Activity:
Copy each line from the records below in which the word "inverters" is found.

Collected data:
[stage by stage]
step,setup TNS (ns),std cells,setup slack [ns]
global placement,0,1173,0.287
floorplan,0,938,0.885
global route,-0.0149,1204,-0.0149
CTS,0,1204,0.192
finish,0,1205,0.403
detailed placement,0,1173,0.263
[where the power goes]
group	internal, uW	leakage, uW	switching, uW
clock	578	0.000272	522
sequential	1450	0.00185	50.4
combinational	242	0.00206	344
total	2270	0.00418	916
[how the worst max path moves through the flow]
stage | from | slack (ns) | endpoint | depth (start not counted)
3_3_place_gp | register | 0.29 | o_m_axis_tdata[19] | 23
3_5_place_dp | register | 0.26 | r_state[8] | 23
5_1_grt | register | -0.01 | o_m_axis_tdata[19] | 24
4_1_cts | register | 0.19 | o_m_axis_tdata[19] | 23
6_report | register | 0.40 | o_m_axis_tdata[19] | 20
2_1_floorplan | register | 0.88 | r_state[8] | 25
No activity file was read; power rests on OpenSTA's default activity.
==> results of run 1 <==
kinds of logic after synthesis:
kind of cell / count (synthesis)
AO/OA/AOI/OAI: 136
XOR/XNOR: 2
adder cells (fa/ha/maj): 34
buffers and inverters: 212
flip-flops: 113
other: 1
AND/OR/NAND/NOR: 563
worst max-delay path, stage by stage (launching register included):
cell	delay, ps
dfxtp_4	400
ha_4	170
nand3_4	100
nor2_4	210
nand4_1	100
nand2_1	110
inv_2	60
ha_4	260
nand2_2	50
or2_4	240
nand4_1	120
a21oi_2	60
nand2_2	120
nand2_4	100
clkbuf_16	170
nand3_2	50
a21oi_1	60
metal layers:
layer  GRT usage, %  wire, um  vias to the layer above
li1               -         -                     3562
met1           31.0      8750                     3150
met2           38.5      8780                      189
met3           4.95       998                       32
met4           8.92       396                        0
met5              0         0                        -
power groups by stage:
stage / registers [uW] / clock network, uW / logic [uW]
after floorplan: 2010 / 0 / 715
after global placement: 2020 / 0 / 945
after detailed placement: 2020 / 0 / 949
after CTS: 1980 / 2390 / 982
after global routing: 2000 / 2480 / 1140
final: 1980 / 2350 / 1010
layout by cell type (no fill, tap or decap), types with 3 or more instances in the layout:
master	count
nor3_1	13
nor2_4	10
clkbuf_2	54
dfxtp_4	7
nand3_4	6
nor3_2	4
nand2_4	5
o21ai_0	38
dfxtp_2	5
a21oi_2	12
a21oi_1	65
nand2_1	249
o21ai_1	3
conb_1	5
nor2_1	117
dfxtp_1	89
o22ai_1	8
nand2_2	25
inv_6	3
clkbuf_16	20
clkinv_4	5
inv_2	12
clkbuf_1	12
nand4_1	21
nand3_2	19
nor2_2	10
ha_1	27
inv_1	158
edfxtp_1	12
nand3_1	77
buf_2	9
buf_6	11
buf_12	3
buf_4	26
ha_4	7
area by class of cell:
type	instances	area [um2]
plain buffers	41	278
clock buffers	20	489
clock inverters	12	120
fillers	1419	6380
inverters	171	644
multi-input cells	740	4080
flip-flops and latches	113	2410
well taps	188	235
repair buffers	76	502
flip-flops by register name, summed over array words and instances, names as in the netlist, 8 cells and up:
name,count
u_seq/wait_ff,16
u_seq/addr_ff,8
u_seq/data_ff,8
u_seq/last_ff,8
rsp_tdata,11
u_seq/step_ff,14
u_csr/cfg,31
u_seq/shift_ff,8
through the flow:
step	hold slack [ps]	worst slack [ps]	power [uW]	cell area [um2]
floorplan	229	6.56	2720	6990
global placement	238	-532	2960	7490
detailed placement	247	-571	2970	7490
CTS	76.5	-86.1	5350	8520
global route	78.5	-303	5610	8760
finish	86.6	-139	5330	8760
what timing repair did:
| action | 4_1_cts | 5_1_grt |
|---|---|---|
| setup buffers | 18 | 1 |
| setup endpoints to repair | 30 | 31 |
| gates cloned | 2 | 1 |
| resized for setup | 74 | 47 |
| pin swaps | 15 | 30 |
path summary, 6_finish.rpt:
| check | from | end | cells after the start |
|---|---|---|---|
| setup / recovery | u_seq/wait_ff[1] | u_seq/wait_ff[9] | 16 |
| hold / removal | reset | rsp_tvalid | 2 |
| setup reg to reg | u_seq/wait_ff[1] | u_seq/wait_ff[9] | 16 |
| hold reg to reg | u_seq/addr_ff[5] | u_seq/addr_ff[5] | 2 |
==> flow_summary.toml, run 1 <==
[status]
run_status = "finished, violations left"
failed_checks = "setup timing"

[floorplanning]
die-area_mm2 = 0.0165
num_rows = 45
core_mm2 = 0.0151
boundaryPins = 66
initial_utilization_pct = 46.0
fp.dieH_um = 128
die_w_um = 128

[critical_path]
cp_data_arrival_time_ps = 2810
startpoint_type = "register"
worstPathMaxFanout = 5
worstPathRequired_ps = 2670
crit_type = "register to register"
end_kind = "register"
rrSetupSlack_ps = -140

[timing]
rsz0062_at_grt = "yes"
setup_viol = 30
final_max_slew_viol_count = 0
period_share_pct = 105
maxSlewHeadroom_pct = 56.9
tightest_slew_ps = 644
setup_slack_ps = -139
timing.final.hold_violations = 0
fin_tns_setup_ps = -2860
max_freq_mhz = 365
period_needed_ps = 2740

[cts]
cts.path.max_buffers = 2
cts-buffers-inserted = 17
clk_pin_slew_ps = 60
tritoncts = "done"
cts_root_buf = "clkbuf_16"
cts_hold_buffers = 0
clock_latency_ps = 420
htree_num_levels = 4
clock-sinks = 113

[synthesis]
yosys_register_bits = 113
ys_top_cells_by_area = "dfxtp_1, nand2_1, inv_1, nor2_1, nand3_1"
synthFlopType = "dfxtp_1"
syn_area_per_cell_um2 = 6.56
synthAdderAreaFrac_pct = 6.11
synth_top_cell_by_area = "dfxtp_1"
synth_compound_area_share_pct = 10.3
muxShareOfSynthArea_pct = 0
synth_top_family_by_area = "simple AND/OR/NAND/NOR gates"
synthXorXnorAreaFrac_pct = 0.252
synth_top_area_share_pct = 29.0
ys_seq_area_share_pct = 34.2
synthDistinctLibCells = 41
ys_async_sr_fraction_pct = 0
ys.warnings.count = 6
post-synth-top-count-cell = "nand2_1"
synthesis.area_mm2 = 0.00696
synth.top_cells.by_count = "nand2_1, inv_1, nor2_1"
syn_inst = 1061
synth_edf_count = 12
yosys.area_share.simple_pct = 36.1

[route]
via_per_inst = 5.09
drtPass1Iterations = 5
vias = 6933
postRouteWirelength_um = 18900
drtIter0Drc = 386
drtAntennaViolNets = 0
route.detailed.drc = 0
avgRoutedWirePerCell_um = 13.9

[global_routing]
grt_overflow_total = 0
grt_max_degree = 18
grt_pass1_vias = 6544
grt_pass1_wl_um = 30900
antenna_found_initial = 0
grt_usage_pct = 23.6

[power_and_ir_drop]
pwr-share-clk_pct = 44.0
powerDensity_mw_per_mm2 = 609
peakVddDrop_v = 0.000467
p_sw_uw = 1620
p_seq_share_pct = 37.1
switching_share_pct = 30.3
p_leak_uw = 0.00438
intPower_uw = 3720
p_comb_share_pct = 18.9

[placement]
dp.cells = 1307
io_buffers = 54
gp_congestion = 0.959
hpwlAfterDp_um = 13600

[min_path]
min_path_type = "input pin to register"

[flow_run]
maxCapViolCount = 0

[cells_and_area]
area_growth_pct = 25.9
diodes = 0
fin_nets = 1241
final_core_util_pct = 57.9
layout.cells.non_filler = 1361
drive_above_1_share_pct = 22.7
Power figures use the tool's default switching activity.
## src/rtl/blist_pkg.sv

```systemverilog
// ---------------------------------------------------------------------------
// blist_pkg: shared constants and types of the bounded list engine
// Holds the store geometry, command and status codes, and the command and
// status bundles that pass between the controller and the datapath.
// ---------------------------------------------------------------------------
package blist_pkg;

   // store geometry
   localparam int CAPACITY  = 256;
   localparam int ADDR_W    = $clog2(CAPACITY);
   localparam int LEN_W     = $clog2(CAPACITY + 1);

   // field widths
   localparam int CMD_W     = 3;
   localparam int IDX_W     = 9;
   localparam int VAL_W     = 64;
   localparam int OUT_LEN_W = 9;
   localparam int STATUS_W  = 2;
   localparam int CMP_W     = (LEN_W > IDX_W) ? LEN_W : IDX_W;
   localparam int MEM_W     = VAL_W + 1;

   // commands
   localparam logic [CMD_W-1:0] CMD_GET         = 3'd0;
   localparam logic [CMD_W-1:0] CMD_SET         = 3'd1;
   localparam logic [CMD_W-1:0] CMD_PUSH        = 3'd2;
   localparam logic [CMD_W-1:0] CMD_DELETE      = 3'd3;
   localparam logic [CMD_W-1:0] CMD_SWAP_DELETE = 3'd4;
   localparam logic [CMD_W-1:0] CMD_RESIZE      = 3'd5;

   // result status
   localparam logic [STATUS_W-1:0] ST_OK    = 2'd0;
   localparam logic [STATUS_W-1:0] ST_RANGE = 2'd1;
   localparam logic [STATUS_W-1:0] ST_FULL  = 2'd2;

   // read address select
   localparam logic [1:0] RD_SEL_IDX      = 2'd0;
   localparam logic [1:0] RD_SEL_PTR_NEXT = 2'd1;
   localparam logic [1:0] RD_SEL_LAST     = 2'd2;

   // write address select
   localparam logic [1:0] WA_SEL_IDX = 2'd0;
   localparam logic [1:0] WA_SEL_LEN = 2'd1;
   localparam logic [1:0] WA_SEL_PTR = 2'd2;

   // write data select
   localparam logic [1:0] WD_SEL_INPUT = 2'd0;
   localparam logic [1:0] WD_SEL_READ  = 2'd1;
   localparam logic [1:0] WD_SEL_NIL   = 2'd2;

   // pointer update
   localparam logic [1:0] PTR_HOLD     = 2'd0;
   localparam logic [1:0] PTR_LOAD_IDX = 2'd1;
   localparam logic [1:0] PTR_LOAD_LEN = 2'd2;
   localparam logic [1:0] PTR_INC      = 2'd3;

   // length update
   localparam logic [1:0] LEN_HOLD      = 2'd0;
   localparam logic [1:0] LEN_INC       = 2'd1;
   localparam logic [1:0] LEN_DEC       = 2'd2;
   localparam logic [1:0] LEN_LOAD_NLEN = 2'd3;

   typedef struct packed {
      logic                load_req;
      logic                mem_rd;
      logic [1:0]          rd_sel;
      logic                mem_wr;
      logic [1:0]          wa_sel;
      logic [1:0]          wd_sel;
      logic [1:0]          ptr_op;
      logic [1:0]          len_op;
      logic                capture_old;
      logic                resp_load;
      logic                resp_use_old;
      logic [STATUS_W-1:0] resp_status;
   } blist_cmd_type;

   typedef struct packed {
      logic [CMD_W-1:0] cmd;
      logic             range_err;
      logic             full;
      logic             nlen_over;
      logic             shift_done;
      logic             fill_done;
      logic             rsp_busy;
   } blist_sts_type;

endpackage

```

## src/rtl/blist_ctrl.sv

```systemverilog
// ---------------------------------------------------------------------------
// blist_ctrl: sequencer of the bounded list engine
// Decodes the captured command and steps the datapath through reads,
// shift and fill walks, and the response load.
// ---------------------------------------------------------------------------
module blist_ctrl (
   input  logic                     clock,
   input  logic                     reset,
   input  logic                     req_valid,
   output logic                     req_stall,
   input  blist_pkg::blist_sts_type sts,
   output blist_pkg::blist_cmd_type ctl
);
   import blist_pkg::*;

   localparam logic [3:0] S_IDLE   = 4'd0;
   localparam logic [3:0] S_DECODE = 4'd1;
   localparam logic [3:0] S_RD_OLD = 4'd2;
   localparam logic [3:0] S_SH_CHK = 4'd3;
   localparam logic [3:0] S_SH_WR  = 4'd4;
   localparam logic [3:0] S_SW_WR  = 4'd5;
   localparam logic [3:0] S_FILL   = 4'd6;
   localparam logic [3:0] S_RESP   = 4'd7;

   logic [3:0]          state_ff, state_in;
   logic [STATUS_W-1:0] status_ff, status_in;
   logic                use_old_ff, use_old_in;

   always_comb begin
      state_in   = state_ff;
      status_in  = status_ff;
      use_old_in = use_old_ff;
      ctl        = '0;
      ctl.resp_status  = status_ff;
      ctl.resp_use_old = use_old_ff;

      case (state_ff)
         S_IDLE: begin
            if (req_valid) begin
               ctl.load_req = 1'b1;
               state_in     = S_DECODE;
            end
         end
         S_DECODE: begin
            status_in  = ST_OK;
            use_old_in = 1'b0;
            state_in   = S_RESP;
            case (sts.cmd)
               CMD_GET, CMD_SET, CMD_DELETE, CMD_SWAP_DELETE: begin
                  if (sts.range_err) begin
                     status_in = ST_RANGE;
                  end else begin
                     ctl.mem_rd = 1'b1;
                     ctl.rd_sel = RD_SEL_IDX;
                     state_in   = S_RD_OLD;
                  end
               end
               CMD_PUSH: begin
                  if (sts.full) begin
                     status_in = ST_FULL;
                  end else begin
                     ctl.mem_wr = 1'b1;
                     ctl.wa_sel = WA_SEL_LEN;
                     ctl.wd_sel = WD_SEL_INPUT;
                     ctl.len_op = LEN_INC;
                  end
               end
               CMD_RESIZE: begin
                  if (sts.nlen_over) begin
                     status_in = ST_FULL;
                  end else begin
                     ctl.ptr_op = PTR_LOAD_LEN;
                     state_in   = S_FILL;
                  end
               end
               default: begin
                  status_in = ST_OK;
               end
            endcase
         end
         S_RD_OLD: begin
            ctl.capture_old = 1'b1;
            use_old_in      = 1'b1;
            state_in        = S_RESP;
            case (sts.cmd)
               CMD_SET: begin
                  ctl.mem_wr = 1'b1;
                  ctl.wa_sel = WA_SEL_IDX;
                  ctl.wd_sel = WD_SEL_INPUT;
               end
               CMD_DELETE: begin
                  ctl.ptr_op = PTR_LOAD_IDX;
                  state_in   = S_SH_CHK;
               end
               CMD_SWAP_DELETE: begin
                  ctl.mem_rd = 1'b1;
                  ctl.rd_sel = RD_SEL_LAST;
                  state_in   = S_SW_WR;
               end
               default: begin
                  state_in = S_RESP;
               end
            endcase
         end
         S_SH_CHK: begin
            if (sts.shift_done) begin
               ctl.len_op = LEN_DEC;
               state_in   = S_RESP;
            end else begin
               ctl.mem_rd = 1'b1;
               ctl.rd_sel = RD_SEL_PTR_NEXT;
               state_in   = S_SH_WR;
            end
         end
         S_SH_WR: begin
            ctl.mem_wr = 1'b1;
            ctl.wa_sel = WA_SEL_PTR;
            ctl.wd_sel = WD_SEL_READ;
            ctl.ptr_op = PTR_INC;
            state_in   = S_SH_CHK;
         end
         S_SW_WR: begin
            ctl.mem_wr = 1'b1;
            ctl.wa_sel = WA_SEL_IDX;
            ctl.wd_sel = WD_SEL_READ;
            ctl.len_op = LEN_DEC;
            state_in   = S_RESP;
         end
         S_FILL: begin
            if (sts.fill_done) begin
               ctl.len_op = LEN_LOAD_NLEN;
               state_in   = S_RESP;
            end else begin
               ctl.mem_wr = 1'b1;
               ctl.wa_sel = WA_SEL_PTR;
               ctl.wd_sel = WD_SEL_NIL;
               ctl.ptr_op = PTR_INC;
            end
         end
         S_RESP: begin
            if (!sts.rsp_busy) begin
               ctl.resp_load = 1'b1;
               state_in      = S_IDLE;
            end
         end
         default: begin
            state_in = S_IDLE;
         end
      endcase
   end

   always_ff @(posedge clock) begin
      if (reset) begin
         state_ff <= S_IDLE;
      end else begin
         state_ff <= state_in;
      end
   end

   always_ff @(posedge clock) begin
      status_ff  <= status_in;
      use_old_ff <= use_old_in;
   end

   assign req_stall = (state_ff != S_IDLE);

endmodule

```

Problem solution:
buffers and inverters: 212
clock inverters	12	120
inverters	171	644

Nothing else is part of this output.